## Exercise brief
Your answer should hold exactly the lines from the one with "Tightest Pin Transition" through the final line of the data below, reproduced as written.

## Input material

*** Block opens ***

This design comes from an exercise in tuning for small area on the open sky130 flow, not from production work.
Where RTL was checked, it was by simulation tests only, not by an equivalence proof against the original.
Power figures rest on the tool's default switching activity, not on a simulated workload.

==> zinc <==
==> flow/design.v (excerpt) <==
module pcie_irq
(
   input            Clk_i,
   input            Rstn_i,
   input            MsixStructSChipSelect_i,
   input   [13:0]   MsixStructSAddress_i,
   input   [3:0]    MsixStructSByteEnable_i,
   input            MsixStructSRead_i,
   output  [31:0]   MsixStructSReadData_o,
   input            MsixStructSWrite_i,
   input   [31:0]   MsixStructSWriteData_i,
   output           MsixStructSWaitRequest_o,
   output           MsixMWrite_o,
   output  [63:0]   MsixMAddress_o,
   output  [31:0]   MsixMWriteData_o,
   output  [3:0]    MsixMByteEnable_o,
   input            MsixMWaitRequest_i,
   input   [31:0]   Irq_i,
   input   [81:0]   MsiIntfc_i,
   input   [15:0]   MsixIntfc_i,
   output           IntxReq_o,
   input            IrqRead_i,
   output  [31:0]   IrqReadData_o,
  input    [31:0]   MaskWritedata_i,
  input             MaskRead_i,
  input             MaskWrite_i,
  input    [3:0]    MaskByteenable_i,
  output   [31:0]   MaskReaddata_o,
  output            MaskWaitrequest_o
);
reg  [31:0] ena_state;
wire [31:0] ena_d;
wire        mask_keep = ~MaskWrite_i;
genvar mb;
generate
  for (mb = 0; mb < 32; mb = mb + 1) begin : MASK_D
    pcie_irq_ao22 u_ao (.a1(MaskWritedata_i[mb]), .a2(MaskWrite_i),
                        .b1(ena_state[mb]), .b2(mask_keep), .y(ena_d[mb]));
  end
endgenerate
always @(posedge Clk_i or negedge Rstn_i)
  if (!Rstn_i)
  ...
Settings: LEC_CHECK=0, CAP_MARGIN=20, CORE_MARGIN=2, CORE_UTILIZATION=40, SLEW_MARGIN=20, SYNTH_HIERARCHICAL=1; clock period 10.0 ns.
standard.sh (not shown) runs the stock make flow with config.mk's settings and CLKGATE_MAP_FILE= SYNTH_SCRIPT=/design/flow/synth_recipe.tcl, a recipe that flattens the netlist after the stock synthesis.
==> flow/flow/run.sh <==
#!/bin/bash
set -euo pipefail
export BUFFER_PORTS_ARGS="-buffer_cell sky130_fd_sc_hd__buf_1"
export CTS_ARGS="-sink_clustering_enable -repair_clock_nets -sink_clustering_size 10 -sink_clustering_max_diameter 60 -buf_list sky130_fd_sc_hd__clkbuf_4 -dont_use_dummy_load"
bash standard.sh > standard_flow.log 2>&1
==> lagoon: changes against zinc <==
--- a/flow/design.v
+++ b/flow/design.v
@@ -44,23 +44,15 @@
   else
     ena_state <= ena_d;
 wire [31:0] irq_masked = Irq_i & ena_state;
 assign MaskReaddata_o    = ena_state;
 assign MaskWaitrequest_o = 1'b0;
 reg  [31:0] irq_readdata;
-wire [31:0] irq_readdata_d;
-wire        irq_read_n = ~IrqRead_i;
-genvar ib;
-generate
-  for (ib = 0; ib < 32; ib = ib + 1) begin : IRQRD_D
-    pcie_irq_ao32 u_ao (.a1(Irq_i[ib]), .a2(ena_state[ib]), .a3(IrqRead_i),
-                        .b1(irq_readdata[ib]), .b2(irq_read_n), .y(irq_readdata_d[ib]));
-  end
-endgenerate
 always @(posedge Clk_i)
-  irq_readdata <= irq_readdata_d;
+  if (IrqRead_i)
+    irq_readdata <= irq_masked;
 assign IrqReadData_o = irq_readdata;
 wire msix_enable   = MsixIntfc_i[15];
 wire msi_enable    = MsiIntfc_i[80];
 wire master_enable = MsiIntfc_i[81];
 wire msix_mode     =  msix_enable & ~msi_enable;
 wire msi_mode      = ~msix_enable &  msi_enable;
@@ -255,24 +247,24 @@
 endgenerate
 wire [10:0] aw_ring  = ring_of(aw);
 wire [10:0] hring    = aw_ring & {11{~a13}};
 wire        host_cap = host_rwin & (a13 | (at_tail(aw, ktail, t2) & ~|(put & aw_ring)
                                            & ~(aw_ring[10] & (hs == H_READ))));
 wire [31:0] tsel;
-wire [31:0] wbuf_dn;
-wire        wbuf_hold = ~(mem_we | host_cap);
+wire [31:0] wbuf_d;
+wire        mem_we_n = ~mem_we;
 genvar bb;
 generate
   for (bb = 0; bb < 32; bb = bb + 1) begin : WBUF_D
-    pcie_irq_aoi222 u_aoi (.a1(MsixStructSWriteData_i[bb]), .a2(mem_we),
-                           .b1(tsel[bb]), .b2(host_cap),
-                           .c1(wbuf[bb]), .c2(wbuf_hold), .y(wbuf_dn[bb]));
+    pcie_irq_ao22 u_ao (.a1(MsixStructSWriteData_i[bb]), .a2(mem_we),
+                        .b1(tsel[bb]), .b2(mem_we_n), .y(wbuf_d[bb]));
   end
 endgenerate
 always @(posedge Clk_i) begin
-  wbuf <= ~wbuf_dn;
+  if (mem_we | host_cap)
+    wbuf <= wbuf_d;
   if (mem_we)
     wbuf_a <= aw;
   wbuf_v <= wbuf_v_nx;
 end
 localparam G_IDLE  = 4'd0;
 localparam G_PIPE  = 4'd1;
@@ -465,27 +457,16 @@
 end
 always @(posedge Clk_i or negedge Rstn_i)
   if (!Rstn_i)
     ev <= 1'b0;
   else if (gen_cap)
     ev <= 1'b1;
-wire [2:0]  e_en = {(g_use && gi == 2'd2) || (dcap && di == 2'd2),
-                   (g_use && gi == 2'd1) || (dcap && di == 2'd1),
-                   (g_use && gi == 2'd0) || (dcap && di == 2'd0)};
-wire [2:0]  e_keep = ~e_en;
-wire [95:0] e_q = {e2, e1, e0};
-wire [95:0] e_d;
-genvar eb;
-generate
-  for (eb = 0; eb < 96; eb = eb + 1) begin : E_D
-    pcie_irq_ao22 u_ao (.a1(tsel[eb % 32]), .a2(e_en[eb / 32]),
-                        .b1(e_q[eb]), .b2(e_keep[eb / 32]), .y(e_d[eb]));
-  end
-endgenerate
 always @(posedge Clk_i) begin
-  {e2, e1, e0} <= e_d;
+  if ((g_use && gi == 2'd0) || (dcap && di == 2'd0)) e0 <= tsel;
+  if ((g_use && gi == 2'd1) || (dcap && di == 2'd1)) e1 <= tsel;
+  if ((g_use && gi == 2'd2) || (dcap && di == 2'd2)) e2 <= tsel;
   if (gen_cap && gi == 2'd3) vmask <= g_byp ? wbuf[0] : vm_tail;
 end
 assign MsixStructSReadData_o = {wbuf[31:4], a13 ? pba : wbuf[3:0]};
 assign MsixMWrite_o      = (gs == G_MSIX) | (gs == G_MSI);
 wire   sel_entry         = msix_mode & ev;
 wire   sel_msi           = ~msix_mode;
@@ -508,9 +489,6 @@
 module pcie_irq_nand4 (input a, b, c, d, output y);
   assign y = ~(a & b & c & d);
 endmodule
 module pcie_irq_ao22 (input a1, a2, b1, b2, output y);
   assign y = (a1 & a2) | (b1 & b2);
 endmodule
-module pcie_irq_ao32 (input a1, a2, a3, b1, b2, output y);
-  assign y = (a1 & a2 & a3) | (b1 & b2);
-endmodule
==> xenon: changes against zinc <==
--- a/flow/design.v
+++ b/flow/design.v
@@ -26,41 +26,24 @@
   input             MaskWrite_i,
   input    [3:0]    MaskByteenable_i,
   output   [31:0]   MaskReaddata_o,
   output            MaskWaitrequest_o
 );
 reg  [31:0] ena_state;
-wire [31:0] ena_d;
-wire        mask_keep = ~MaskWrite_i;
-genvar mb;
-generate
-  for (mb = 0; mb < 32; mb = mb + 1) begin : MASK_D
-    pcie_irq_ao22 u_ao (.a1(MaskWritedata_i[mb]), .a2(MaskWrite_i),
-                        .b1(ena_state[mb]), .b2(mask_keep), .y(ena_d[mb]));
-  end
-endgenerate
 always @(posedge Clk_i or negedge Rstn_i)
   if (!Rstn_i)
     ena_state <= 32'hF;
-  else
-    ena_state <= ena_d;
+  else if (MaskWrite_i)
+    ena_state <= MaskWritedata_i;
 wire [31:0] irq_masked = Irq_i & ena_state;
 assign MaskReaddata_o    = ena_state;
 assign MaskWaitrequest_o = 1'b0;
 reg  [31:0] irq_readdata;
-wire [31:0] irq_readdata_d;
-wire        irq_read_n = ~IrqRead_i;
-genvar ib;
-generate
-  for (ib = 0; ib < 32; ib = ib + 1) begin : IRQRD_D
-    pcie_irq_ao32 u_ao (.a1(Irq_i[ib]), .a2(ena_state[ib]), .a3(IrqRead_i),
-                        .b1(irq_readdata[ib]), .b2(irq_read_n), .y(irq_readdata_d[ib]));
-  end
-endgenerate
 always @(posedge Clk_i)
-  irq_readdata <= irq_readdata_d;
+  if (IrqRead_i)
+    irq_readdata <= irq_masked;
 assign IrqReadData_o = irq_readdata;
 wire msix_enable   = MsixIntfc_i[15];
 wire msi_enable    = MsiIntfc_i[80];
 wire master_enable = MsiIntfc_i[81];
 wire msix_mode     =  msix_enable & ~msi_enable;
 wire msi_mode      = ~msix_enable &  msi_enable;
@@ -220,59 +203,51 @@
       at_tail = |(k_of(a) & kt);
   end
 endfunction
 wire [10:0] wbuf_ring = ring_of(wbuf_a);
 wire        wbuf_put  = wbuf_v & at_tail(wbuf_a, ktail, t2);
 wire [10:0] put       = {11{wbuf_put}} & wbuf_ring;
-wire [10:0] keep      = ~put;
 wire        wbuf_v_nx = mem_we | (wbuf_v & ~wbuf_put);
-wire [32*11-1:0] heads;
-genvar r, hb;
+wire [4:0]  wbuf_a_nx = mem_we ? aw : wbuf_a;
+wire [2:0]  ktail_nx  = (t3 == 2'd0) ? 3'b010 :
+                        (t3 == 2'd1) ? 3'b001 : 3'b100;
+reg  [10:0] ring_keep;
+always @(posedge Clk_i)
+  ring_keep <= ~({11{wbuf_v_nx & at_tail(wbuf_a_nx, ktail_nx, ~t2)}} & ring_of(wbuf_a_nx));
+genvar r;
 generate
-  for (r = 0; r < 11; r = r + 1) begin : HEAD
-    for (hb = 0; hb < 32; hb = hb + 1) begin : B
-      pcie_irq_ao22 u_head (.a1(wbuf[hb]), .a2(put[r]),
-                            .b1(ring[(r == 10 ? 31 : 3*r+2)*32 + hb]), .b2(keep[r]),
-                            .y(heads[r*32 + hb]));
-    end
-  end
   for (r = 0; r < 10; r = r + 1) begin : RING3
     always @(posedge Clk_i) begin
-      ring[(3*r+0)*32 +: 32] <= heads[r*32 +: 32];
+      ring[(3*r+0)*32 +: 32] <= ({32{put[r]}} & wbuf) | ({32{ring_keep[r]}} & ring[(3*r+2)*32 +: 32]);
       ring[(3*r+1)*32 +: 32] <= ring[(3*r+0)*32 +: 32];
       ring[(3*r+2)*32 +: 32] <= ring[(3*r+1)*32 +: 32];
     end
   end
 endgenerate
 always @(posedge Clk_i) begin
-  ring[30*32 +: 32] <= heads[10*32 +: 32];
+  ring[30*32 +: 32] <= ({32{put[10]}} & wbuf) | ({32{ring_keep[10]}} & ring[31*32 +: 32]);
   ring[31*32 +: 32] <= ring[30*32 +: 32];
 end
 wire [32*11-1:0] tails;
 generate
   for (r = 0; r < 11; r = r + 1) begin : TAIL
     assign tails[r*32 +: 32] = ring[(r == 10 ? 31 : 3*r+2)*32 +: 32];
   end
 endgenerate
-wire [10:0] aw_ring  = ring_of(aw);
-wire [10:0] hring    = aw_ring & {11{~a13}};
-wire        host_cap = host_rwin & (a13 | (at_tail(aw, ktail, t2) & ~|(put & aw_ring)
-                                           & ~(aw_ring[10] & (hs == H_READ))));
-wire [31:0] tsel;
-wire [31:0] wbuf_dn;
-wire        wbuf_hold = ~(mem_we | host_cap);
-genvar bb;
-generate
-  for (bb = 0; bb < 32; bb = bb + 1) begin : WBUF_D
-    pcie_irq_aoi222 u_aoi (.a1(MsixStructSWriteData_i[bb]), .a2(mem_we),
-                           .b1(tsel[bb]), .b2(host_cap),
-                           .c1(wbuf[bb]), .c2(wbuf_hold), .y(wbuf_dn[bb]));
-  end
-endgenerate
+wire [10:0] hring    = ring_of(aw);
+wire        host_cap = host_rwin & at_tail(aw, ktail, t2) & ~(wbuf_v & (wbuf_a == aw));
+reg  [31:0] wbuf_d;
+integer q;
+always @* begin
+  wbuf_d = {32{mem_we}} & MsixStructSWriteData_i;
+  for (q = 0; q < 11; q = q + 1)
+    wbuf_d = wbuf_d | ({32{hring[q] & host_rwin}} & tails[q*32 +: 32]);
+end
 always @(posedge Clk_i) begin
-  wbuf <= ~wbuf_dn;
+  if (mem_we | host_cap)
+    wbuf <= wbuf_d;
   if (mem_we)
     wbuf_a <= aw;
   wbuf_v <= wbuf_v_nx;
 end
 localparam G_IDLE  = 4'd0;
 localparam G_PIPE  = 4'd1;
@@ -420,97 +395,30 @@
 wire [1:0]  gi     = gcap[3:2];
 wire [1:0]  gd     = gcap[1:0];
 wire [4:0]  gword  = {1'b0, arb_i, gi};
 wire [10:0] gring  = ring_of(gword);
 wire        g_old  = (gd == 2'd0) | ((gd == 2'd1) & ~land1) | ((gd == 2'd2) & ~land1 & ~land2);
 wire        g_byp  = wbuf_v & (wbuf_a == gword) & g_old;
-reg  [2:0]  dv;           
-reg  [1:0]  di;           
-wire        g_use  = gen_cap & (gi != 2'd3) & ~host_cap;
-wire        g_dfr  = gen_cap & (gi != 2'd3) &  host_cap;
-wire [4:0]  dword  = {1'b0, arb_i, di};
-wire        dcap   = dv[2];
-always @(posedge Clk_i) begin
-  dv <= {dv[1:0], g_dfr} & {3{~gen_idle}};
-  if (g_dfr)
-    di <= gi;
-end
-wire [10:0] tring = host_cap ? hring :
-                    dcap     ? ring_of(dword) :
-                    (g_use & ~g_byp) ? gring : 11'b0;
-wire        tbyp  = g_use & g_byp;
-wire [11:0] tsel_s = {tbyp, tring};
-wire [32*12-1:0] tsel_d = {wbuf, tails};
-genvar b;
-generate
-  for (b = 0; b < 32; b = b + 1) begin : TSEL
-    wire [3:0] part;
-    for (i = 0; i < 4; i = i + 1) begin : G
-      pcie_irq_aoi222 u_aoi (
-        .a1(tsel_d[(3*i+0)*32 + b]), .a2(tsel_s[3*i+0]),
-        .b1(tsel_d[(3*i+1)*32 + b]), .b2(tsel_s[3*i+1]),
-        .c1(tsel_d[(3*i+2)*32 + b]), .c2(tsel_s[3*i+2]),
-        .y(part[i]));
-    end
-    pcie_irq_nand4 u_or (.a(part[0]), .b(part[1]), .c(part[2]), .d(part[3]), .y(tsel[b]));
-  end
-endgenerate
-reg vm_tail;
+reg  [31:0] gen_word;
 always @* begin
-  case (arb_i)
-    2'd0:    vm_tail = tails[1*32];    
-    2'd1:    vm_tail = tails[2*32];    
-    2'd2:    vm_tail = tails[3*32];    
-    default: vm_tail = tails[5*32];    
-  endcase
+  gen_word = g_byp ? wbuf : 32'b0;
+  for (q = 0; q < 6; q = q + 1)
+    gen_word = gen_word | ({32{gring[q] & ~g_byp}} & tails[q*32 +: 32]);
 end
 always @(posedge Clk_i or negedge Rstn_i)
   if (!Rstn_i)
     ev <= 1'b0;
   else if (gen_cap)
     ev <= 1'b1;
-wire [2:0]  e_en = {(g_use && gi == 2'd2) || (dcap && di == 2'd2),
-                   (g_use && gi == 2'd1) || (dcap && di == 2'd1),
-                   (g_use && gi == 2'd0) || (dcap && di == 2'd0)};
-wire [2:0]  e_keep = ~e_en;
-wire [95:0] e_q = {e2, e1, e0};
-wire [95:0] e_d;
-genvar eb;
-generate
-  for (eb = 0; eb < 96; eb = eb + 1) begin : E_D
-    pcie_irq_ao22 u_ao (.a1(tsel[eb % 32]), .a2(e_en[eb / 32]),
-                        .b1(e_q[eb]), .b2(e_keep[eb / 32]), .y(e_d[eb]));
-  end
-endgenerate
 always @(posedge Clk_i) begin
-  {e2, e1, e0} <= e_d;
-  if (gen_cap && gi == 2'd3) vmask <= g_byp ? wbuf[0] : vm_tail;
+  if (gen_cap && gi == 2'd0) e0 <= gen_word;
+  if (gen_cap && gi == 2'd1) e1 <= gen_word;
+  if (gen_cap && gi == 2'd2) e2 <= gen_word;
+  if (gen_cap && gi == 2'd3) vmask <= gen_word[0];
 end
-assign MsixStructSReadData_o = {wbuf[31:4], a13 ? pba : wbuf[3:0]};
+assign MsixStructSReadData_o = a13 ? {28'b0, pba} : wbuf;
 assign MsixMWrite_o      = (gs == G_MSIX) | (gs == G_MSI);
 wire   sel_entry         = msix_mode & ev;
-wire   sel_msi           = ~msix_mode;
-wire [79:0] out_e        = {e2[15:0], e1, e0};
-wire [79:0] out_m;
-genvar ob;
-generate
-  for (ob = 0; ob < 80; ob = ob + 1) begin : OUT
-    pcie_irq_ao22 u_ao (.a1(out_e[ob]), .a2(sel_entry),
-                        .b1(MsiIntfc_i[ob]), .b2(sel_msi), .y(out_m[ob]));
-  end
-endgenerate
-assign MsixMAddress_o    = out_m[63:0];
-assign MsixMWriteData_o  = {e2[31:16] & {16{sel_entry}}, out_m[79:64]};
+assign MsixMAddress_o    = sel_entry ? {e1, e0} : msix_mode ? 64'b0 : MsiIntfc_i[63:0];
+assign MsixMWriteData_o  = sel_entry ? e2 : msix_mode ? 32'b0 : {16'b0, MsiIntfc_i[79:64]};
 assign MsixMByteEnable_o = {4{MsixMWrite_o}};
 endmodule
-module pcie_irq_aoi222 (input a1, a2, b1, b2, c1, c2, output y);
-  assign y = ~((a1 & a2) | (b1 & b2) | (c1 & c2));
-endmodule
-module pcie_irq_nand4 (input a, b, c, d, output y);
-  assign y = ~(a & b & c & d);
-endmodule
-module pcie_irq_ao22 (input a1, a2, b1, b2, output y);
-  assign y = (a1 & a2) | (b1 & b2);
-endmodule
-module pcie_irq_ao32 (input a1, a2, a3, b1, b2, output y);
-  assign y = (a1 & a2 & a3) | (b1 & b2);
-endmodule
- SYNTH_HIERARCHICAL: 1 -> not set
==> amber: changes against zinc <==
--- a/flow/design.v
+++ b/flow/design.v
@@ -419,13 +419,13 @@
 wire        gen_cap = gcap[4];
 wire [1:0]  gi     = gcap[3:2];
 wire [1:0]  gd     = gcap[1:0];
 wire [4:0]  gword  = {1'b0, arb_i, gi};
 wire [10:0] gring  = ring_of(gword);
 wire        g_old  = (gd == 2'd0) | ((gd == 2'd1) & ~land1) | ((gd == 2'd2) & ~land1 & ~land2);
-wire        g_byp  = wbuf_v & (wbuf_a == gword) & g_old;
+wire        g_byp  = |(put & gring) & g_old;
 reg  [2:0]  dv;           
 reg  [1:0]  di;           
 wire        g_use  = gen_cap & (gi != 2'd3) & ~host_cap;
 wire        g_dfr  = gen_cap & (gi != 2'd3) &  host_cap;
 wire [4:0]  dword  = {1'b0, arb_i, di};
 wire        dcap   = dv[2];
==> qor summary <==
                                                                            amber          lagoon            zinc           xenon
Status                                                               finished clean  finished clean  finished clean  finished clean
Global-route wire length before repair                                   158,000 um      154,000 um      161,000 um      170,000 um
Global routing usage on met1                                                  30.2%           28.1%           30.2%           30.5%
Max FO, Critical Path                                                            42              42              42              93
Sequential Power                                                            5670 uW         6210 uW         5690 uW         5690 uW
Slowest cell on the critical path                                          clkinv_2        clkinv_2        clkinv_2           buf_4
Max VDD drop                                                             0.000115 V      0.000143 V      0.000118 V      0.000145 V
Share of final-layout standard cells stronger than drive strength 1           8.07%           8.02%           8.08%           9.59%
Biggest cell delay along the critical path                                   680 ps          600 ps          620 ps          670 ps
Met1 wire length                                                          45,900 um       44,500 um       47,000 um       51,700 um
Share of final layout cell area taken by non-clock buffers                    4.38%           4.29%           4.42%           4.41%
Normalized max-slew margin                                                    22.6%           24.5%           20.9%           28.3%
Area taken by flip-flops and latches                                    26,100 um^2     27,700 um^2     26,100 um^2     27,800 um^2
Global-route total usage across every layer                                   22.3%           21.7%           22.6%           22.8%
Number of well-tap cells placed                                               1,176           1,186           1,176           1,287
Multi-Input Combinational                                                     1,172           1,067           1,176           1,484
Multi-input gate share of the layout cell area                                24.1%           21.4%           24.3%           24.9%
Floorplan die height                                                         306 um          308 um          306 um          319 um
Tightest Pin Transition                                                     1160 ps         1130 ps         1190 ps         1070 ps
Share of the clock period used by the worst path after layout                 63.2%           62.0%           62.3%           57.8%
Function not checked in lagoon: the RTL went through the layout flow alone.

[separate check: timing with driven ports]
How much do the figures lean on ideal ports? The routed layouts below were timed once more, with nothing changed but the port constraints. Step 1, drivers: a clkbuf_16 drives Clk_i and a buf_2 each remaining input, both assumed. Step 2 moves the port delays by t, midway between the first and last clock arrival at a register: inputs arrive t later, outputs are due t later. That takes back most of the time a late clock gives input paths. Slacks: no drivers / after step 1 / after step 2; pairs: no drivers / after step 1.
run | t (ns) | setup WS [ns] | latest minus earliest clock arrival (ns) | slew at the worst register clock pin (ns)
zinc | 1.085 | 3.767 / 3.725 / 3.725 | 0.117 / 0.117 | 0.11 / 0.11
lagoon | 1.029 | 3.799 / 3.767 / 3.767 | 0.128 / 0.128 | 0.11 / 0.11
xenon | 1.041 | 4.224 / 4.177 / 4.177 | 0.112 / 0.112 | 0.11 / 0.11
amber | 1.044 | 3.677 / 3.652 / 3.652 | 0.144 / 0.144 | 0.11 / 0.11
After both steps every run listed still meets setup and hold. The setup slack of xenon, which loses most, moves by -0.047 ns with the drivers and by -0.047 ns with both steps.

*** Block closes ***

## Your response
Tightest Pin Transition                                                     1160 ps         1130 ps         1190 ps         1070 ps
Share of the clock period used by the worst path after layout                 63.2%           62.0%           62.3%           57.8%
Function not checked in lagoon: the RTL went through the layout flow alone.

[separate check: timing with driven ports]
How much do the figures lean on ideal ports? The routed layouts below were timed once more, with nothing changed but the port constraints. Step 1, drivers: a clkbuf_16 drives Clk_i and a buf_2 each remaining input, both assumed. Step 2 moves the port delays by t, midway between the first and last clock arrival at a register: inputs arrive t later, outputs are due t later. That takes back most of the time a late clock gives input paths. Slacks: no drivers / after step 1 / after step 2; pairs: no drivers / after step 1.
run | t (ns) | setup WS [ns] | latest minus earliest clock arrival (ns) | slew at the worst register clock pin (ns)
zinc | 1.085 | 3.767 / 3.725 / 3.725 | 0.117 / 0.117 | 0.11 / 0.11
lagoon | 1.029 | 3.799 / 3.767 / 3.767 | 0.128 / 0.128 | 0.11 / 0.11
xenon | 1.041 | 4.224 / 4.177 / 4.177 | 0.112 / 0.112 | 0.11 / 0.11
amber | 1.044 | 3.677 / 3.652 / 3.652 | 0.144 / 0.144 | 0.11 / 0.11
After both steps every run listed still meets setup and hold. The setup slack of xenon, which loses most, moves by -0.047 ns with the drivers and by -0.047 ns with both steps.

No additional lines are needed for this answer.